## [Goal of the exercise]
If a line in the data has the string "budget", please show it.

******************************

## config.mk

```make
export PLATFORM = sky130hd
export DESIGN_NAME = flash_scan_ctrl
export DESIGN_NICKNAME = d
export VERILOG_FILES = /design/src/rtl/flash_pkg.sv /design/src/rtl/flash_timer.sv /design/src/rtl/flash_scan_ctrl.sv
export SDC_FILE = /design/constraint.sdc
export NUM_CORES = 1
export LEC_CHECK = 0
export BUFFER_PORTS_ARGS = -buffer_cell sky130_fd_sc_hd__buf_2
export CELL_PAD_IN_SITES_DETAIL_PLACEMENT = 1
export CELL_PAD_IN_SITES_GLOBAL_PLACEMENT = 2
export CORE_MARGIN = 2
export CORE_UTILIZATION = 29
export DETAILED_ROUTE_END_ITERATION = 12
export GPL_ROUTABILITY_DRIVEN = 0
export MAX_ROUTING_LAYER = met4
export PLACE_DENSITY_LB_ADDON = 0.1
export SYNTH_ARGS = -nofsm -noshare
export SYNTH_HDL_FRONTEND = slang
export SYNTH_SLANG_ARGS = --single-unit
```

## constraint.sdc

```tcl
create_clock -name clk -period 2.11 [get_ports clk]
set_input_delay 0.1055 -clock clk [delete_from_list [all_inputs] [get_ports clk]]
set_output_delay 0.1055 -clock clk [all_outputs]
set_load 0.01 [all_outputs]
```

## src/rtl/flash_pkg.sv

```systemverilog
// Shared definitions for the flash scan sequencer: widths, FSM encoding and
// the helper that turns a cycle budget into a down-counter preload.
package flash_pkg;

    localparam int unsigned FLASH_ADDR_W = 24;
    localparam int unsigned FLASH_DATA_W = 32;
    localparam int unsigned HOLD_CNT_W   = 32;
    localparam int unsigned TMO_CNT_W    = 16;

    typedef enum logic [2:0] {
        IDLE,
        ISSUE,
        WAIT_ACK,
        WAIT_DONE,
        HOLD,
        NEXT
    } flash_state_t;

    // A timer loaded with N-1 reaches zero on its Nth enabled cycle.
    function automatic logic [31:0] cycles_to_load(input int unsigned cycles);
        if (cycles == 0) begin
            return '0;
        end
        return 32'(cycles - 1);
    endfunction

endpackage

```

## src/rtl/flash_timer.sv

```systemverilog
// Loadable down-counter; done is high while the count sits at zero.
module flash_timer #(
    parameter int unsigned W = 16
) (
    input  logic         clk,
    input  logic         reset,
    input  logic         load,
    input  logic [W-1:0] load_val,
    input  logic         en,
    output logic         done
);

    logic [W-1:0] count;

    always_ff @(posedge clk) begin
        if (reset) begin
            count <= '0;
        end else if (load) begin
            count <= load_val;
        end else if (en && (count != '0)) begin
            count <= count - 1'b1;
        end
    end

    assign done = (count == '0);

endmodule

```

## src/rtl/flash_scan_ctrl.sv

```systemverilog
// Request sequencer: walks flash addresses, issues one read per address,
// holds each returned word for display and flags stalled transactions.
module flash_scan_ctrl
    import flash_pkg::*;
#(
    parameter int unsigned       ADDR_W         = FLASH_ADDR_W,
    parameter logic [ADDR_W-1:0] START_ADDR     = '0,
    parameter logic [ADDR_W-1:0] END_ADDR       = ADDR_W'(32'h0000_00FC),
    parameter int unsigned       STEP           = 4,
    parameter int unsigned       HOLD_CYCLES    = 25000000,
    parameter int unsigned       TIMEOUT_CYCLES = 65535
) (
    input  logic                    clk,
    input  logic                    reset,
    input  logic                    run,
    input  logic                    flash_busy,
    input  logic [FLASH_DATA_W-1:0] flash_rdata,
    output logic                    flash_en,
    output logic                    flash_write,
    output logic [ADDR_W-1:0]       flash_addr,
    output logic [FLASH_DATA_W-1:0] display_data,
    output logic                    data_valid,
    output logic                    timeout_err,
    output logic                    wrap_pulse
);

    localparam logic [HOLD_CNT_W-1:0] HOLD_LOAD = HOLD_CNT_W'(cycles_to_load(HOLD_CYCLES));
    localparam logic [TMO_CNT_W-1:0]  TMO_LOAD  = TMO_CNT_W'(cycles_to_load(TIMEOUT_CYCLES));
    localparam logic [ADDR_W-1:0]     ADDR_STEP = ADDR_W'(STEP);

    flash_state_t state;

    logic hold_load;
    logic hold_en;
    logic hold_done;
    logic tmo_load;
    logic tmo_en;
    logic tmo_done;

    // The timeout budget is shared by WAIT_ACK and WAIT_DONE together.
    assign tmo_load  = (state == ISSUE);
    assign tmo_en    = (state == WAIT_ACK) || (state == WAIT_DONE);
    assign hold_load = (state == WAIT_DONE) && !flash_busy;
    assign hold_en   = (state == HOLD);

    flash_timer #(
        .W (HOLD_CNT_W)
    ) u_hold_timer (
        .clk      (clk),
        .reset    (reset),
        .load     (hold_load),
        .load_val (HOLD_LOAD),
        .en       (hold_en),
        .done     (hold_done)
    );

    flash_timer #(
        .W (TMO_CNT_W)
    ) u_tmo_timer (
        .clk      (clk),
        .reset    (reset),
        .load     (tmo_load),
        .load_val (TMO_LOAD),
        .en       (tmo_en),
        .done     (tmo_done)
    );

    assign flash_write = 1'b0;

    always_ff @(posedge clk) begin
        if (reset) begin
            state        <= IDLE;
            flash_en     <= 1'b0;
            flash_addr   <= START_ADDR;
            display_data <= '0;
            data_valid   <= 1'b0;
            timeout_err  <= 1'b0;
            wrap_pulse   <= 1'b0;
        end else begin
            data_valid <= 1'b0;
            wrap_pulse <= 1'b0;
            case (state)
                IDLE: begin
                    if (run && !flash_busy) begin
                        flash_en <= 1'b1;
                        state    <= ISSUE;
                    end
                end
                ISSUE: begin
                    state <= WAIT_ACK;
                end
                WAIT_ACK: begin
                    if (flash_busy) begin
                        flash_en <= 1'b0;
                        state    <= WAIT_DONE;
                    end else if (tmo_done) begin
                        flash_en    <= 1'b0;
                        timeout_err <= 1'b1;
                        state       <= NEXT;
                    end
                end
                WAIT_DONE: begin
                    if (!flash_busy) begin
                        display_data <= flash_rdata;
                        data_valid   <= 1'b1;
                        state        <= HOLD;
                    end else if (tmo_done) begin
                        timeout_err <= 1'b1;
                        state       <= NEXT;
                    end
                end
                HOLD: begin
                    if (hold_done) begin
                        state <= NEXT;
                    end
                end
                NEXT: begin
                    if (flash_addr == END_ADDR) begin
                        flash_addr <= START_ADDR;
                        wrap_pulse <= 1'b1;
                    end else begin
                        flash_addr <= flash_addr + ADDR_STEP;
                    end
                    state <= IDLE;
                end
                default: begin
                    flash_en <= 1'b0;
                    state    <= IDLE;
                end
            endcase
        end
    end

endmodule

```

==> run metrics, run 1 <==
ANT cells=0; clock latency on the worst-skew pair=350 ps; Synth Register Bits=109; Layout Utilization=40.5%; fill count=1959; Worst setup EP type=flop; Net Sw Power=1.08 mW; Die ar.=0.0177 mm²; maxcap violations=0; cell type with the highest aggregate area in the netlist=dfxtp_1; clock root buffer master=clkbuf_16; CTS sink count=109; Final period util=108%; post-route setup slack=-165 ps; Final Setup Violations=18; IO Pins=97; initial core utilization=29.4%; Syn. warnings=0; Worst path slowest cell=or4_4; Post-synth EDFFs=0; final wirelength=14.6 mm; type of the most critical hold path=in -> reg; synth unique cells=50; RSZ-0062 raised after global routing=yes; Power Density=677 mW/mm²; hold path cells=2; sequential cell area fraction in the yosys report=45.1%; Static Leak=2.71 nW; worst vdd ir=0.000432 V; Worst Reg2Reg Path Length in Cells=5; Reg clk slew, reported paths=70 ps; most frequent CP cell=or4_4; Detail Placement HPWL=10.1 mm; Vias/cell=4.94; Final Skew=7.25 ps; minimum clock period=2270 ps; switching share of power=23.9%; final hold vios=0; largest net degree at the start of global routing=43; Mapped Cells=578; layout cell share with drive strength beyond 1=27.6%; fmax=440 MHz; Port-buffer cells=93; H-tree levels=3; CP arrival=2560 ps; fin cells=962; Post-Syn Area per Cell=8.37 µm²; TritonCTS clock tree=yes; CP Class=reg -> reg; Tot Pwr=4.52 mW; DR iter-0 viols=193; most frequent cell after synthesis=dfxtp_1; Synth Cell Area=0.00484 mm²; Synth top area share=45.1%; register area=0.00219 mm²; drt pass-1 iters=4; nets=777; final instance area=0.00667 mm²; status=finished, violations left; Comb power frac=10.6%; largest stage delay on the critical path=530 ps; Final Max Tran Viols=0; pre-CTS WS=-231 ps; Pint=3.44 mW; FFs w/ async S/R, synth=0%; clock power share=41.9%; number of global-route vias before repair=5001; Post-DP Area=0.00592 mm²; Cell Rows=47; failing checks=negative setup slack; Area Overhead vs Synth=37.8%; Vias=4749; initial antenna violation count=0; CP required=2400 ps; Die Wd=133 µm; crit-path cells=or4_4, or4_4, or3_4, or3_1, a21oi_1; top cells by area, synth=dfxtp_1, xor2_1, a21oi_1; Worst Setup Start Kind=flop; DRT antenna net count=0; Num CTS Buffers=9; clk buf depth=2; core area=0.0165 mm²; global-route wire length before repair=24.4 mm; Die Height=133 µm; worst-path fanout max=3; routed len/inst=15.2 µm; placed cells=909; Post-synth top cells=dfxtp_1, nand2_1, a21oi_1, nor2_1, xor2_1; total track usage=17.5%; Multi-input gate area=0.00253 mm²; most used flip-flop cell after synthesis=dfxtp_1; total congestion overflow=0; register share of total power=47.5%; drt drc=0
$ cat src/rtl/bttn_arbiter.sv
// Button command arbiter: latches press pulses, grants one command at a
// time over valid/ready, enforces a cooldown; reset requests outrank buttons.
// Ports: clk, rst (sync, active high), rst_req, bttn_pulse[N_BTTN],
//   cmd_ready -> cmd_valid, cmd_id (0 = game reset, i+1 = button i),
//   pending[N_BTTN], busy.
// Optional: define BTTN_RR_EN for round-robin button arbitration
//   (default: fixed priority, lowest index wins).
module bttn_arbiter #(
  parameter int N_BTTN       = 4,
  parameter int COOLDOWN_CYC = 12500000
) (
  input  logic                          clk,
  input  logic                          rst,
  input  logic                          rst_req,
  input  logic [N_BTTN-1:0]             bttn_pulse,
  input  logic                          cmd_ready,
  output logic                          cmd_valid,
  output logic [$clog2(N_BTTN+1)-1:0]   cmd_id,
  output logic [N_BTTN-1:0]             pending,
  output logic                          busy
);

  localparam int IW   = $clog2(N_BTTN + 1);
  localparam int CW   = (COOLDOWN_CYC > 0) ?
                        $clog2(COOLDOWN_CYC + 1) : 1;
  localparam int LAST = (COOLDOWN_CYC > 0) ?
                        COOLDOWN_CYC - 1 : 0;

  typedef enum logic [1:0] {
    IDLE     = 2'd0,
    GRANT    = 2'd1,
    COOLDOWN = 2'd2
  } state_t;

  state_t            state, state_n;
  logic [IW-1:0]     id_n;
  logic [IW-1:0]     sel_id;
  logic [CW-1:0]     cnt, cnt_n;
  logic              rst_pend, rst_pend_n;
  logic [N_BTTN-1:0] pend_n;
  logic [N_BTTN-1:0] btn_clr;
  logic              accept;
  logic              rst_acc;

  assign cmd_valid = (state == GRANT);
  assign busy      = (state != IDLE);
  assign accept    = cmd_valid && cmd_ready;
  assign rst_acc   = accept && (cmd_id == '0);

`ifdef BTTN_RR_EN
  localparam int PW = (N_BTTN > 1) ? $clog2(N_BTTN) : 1;

  logic [PW-1:0] ptr, ptr_n;

  // Search starts at ptr; walking k downward lets the
  // smallest offset from ptr win.
  always_comb begin
    int idx;
    idx    = 0;
    sel_id = '0;
    for (int k = N_BTTN - 1; k >= 0; k--) begin
      idx = (int'(ptr) + k) % N_BTTN;
      if (pending[idx]) sel_id = IW'(idx + 1);
    end
  end

  // Pointer lands one past the accepted button.
  always_comb begin
    ptr_n = ptr;
    if (accept && cmd_id != '0) begin
      if (cmd_id == IW'(N_BTTN)) ptr_n = '0;
      else                       ptr_n = PW'(cmd_id);
    end
  end

  always_ff @(posedge clk) begin
    if (rst) ptr <= '0;
    else     ptr <= ptr_n;
  end
`else
  always_comb begin
    sel_id = '0;
    for (int i = N_BTTN - 1; i >= 0; i--) begin
      if (pending[i]) sel_id = IW'(i + 1);
    end
  end
`endif

  // Set beats clear, except a granted reset wipes all
  // button requests outright.
  always_comb begin
    for (int i = 0; i < N_BTTN; i++) begin
      btn_clr[i] = accept && (cmd_id == IW'(i + 1));
    end
    if (rst_acc) pend_n = '0;
    else         pend_n = bttn_pulse | (pending & ~btn_clr);
    rst_pend_n = rst_req | (rst_pend & ~rst_acc);
  end

  always_comb begin
    state_n = state;
    id_n    = cmd_id;
    cnt_n   = cnt;
    unique case (state)
      IDLE: begin
        if (rst_pend || (|pending)) begin
          state_n = GRANT;
          id_n    = rst_pend ? '0 : sel_id;
        end
      end
      GRANT: begin
        if (cmd_ready) begin
          cnt_n   = '0;
          state_n = (COOLDOWN_CYC == 0) ? IDLE : COOLDOWN;
        end
      end
      COOLDOWN: begin
        if (rst_req || rst_pend) begin
          state_n = GRANT;
          id_n    = '0;
        end else if (cnt == CW'(LAST)) begin
          state_n = IDLE;
        end else begin
          cnt_n = cnt + 1'b1;
        end
      end
      default: state_n = IDLE;
    endcase
  end

  always_ff @(posedge clk) begin
    if (rst) begin
      state    <= IDLE;
      cmd_id   <= '0;
      cnt      <= '0;
      rst_pend <= 1'b0;
      pending  <= '0;
    end else begin
      state    <= state_n;
      cmd_id   <= id_n;
      cnt      <= cnt_n;
      rst_pend <= rst_pend_n;
      pending  <= pend_n;
    end
  end

endmodule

******************************

## [Result below]
// the helper that turns a cycle budget into a down-counter preload.
    // The timeout budget is shared by WAIT_ACK and WAIT_DONE together.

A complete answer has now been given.